(Available records begins)
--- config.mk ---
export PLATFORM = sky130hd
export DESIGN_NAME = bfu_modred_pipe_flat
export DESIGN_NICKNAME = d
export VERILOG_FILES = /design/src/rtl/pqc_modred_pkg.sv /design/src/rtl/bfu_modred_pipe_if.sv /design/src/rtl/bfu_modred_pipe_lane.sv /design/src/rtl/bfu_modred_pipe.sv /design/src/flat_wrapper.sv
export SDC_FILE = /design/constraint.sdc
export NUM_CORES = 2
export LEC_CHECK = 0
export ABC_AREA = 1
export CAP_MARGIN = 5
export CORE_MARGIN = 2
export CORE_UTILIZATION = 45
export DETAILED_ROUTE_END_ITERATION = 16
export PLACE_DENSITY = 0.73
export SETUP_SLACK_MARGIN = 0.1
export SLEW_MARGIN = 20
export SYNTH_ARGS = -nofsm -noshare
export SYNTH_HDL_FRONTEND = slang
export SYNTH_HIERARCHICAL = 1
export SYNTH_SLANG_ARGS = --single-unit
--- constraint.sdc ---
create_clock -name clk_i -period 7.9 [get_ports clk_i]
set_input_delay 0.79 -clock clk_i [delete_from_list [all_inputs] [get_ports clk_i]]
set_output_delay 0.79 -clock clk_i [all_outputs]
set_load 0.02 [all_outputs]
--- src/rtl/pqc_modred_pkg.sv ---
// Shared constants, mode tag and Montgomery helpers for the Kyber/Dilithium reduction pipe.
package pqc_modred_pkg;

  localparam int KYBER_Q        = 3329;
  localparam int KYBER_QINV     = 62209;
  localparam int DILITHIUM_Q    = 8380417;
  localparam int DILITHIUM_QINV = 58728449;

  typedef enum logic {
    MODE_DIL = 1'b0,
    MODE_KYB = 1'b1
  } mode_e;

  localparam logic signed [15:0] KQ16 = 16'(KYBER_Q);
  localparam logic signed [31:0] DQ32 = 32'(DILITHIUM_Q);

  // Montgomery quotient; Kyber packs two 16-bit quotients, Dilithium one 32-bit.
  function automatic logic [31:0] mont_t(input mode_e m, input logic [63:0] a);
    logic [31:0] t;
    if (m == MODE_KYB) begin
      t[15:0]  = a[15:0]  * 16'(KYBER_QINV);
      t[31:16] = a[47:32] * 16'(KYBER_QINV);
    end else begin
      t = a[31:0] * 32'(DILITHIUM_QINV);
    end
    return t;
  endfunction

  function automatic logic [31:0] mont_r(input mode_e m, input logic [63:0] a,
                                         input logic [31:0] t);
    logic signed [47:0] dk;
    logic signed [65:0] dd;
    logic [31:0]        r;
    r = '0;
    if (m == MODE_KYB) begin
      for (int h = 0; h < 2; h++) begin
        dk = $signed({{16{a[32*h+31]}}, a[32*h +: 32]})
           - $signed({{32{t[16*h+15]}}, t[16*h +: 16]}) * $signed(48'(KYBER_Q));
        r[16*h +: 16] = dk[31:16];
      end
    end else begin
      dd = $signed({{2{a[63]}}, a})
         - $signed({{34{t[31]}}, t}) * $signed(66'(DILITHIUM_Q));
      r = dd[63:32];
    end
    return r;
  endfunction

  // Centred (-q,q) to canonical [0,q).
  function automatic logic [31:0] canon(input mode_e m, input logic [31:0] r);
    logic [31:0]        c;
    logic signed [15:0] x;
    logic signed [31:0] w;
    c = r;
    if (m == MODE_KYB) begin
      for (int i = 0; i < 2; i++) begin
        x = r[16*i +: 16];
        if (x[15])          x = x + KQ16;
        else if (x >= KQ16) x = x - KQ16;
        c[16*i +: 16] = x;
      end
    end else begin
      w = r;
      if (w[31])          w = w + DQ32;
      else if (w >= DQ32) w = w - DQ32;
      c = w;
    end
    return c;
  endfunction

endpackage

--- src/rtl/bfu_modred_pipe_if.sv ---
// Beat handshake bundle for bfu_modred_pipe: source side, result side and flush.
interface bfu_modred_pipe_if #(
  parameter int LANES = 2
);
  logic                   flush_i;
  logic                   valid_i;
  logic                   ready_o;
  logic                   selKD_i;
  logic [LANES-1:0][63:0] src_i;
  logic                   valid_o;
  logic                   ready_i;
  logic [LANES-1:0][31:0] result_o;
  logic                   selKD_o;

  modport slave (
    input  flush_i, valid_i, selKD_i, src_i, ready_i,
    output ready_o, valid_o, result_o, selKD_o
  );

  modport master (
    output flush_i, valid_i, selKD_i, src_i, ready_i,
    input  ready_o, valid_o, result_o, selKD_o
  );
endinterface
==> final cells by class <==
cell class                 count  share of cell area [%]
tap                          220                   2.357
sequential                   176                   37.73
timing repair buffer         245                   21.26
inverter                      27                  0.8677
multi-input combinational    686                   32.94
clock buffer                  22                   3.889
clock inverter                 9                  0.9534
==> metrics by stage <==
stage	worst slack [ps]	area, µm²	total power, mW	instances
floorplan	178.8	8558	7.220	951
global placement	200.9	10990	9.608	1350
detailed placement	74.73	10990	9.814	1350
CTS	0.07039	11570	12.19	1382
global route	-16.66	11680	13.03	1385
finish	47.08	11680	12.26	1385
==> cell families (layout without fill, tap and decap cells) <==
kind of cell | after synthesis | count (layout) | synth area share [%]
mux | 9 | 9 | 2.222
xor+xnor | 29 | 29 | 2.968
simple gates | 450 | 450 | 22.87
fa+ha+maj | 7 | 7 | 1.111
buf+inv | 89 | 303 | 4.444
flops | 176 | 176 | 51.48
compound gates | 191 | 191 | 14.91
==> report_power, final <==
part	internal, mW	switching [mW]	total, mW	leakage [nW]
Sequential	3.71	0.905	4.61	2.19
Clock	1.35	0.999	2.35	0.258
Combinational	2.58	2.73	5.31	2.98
(Available records ends)
-- Description of the task --
The response should be the lines from the one containing "compound gates | 191 | 191 | 14.91" through the last line of the data, set down exactly and with no other line.

-- Response --
compound gates | 191 | 191 | 14.91
==> report_power, final <==
part	internal, mW	switching [mW]	total, mW	leakage [nW]
Sequential	3.71	0.905	4.61	2.19
Clock	1.35	0.999	2.35	0.258
Combinational	2.58	2.73	5.31	2.98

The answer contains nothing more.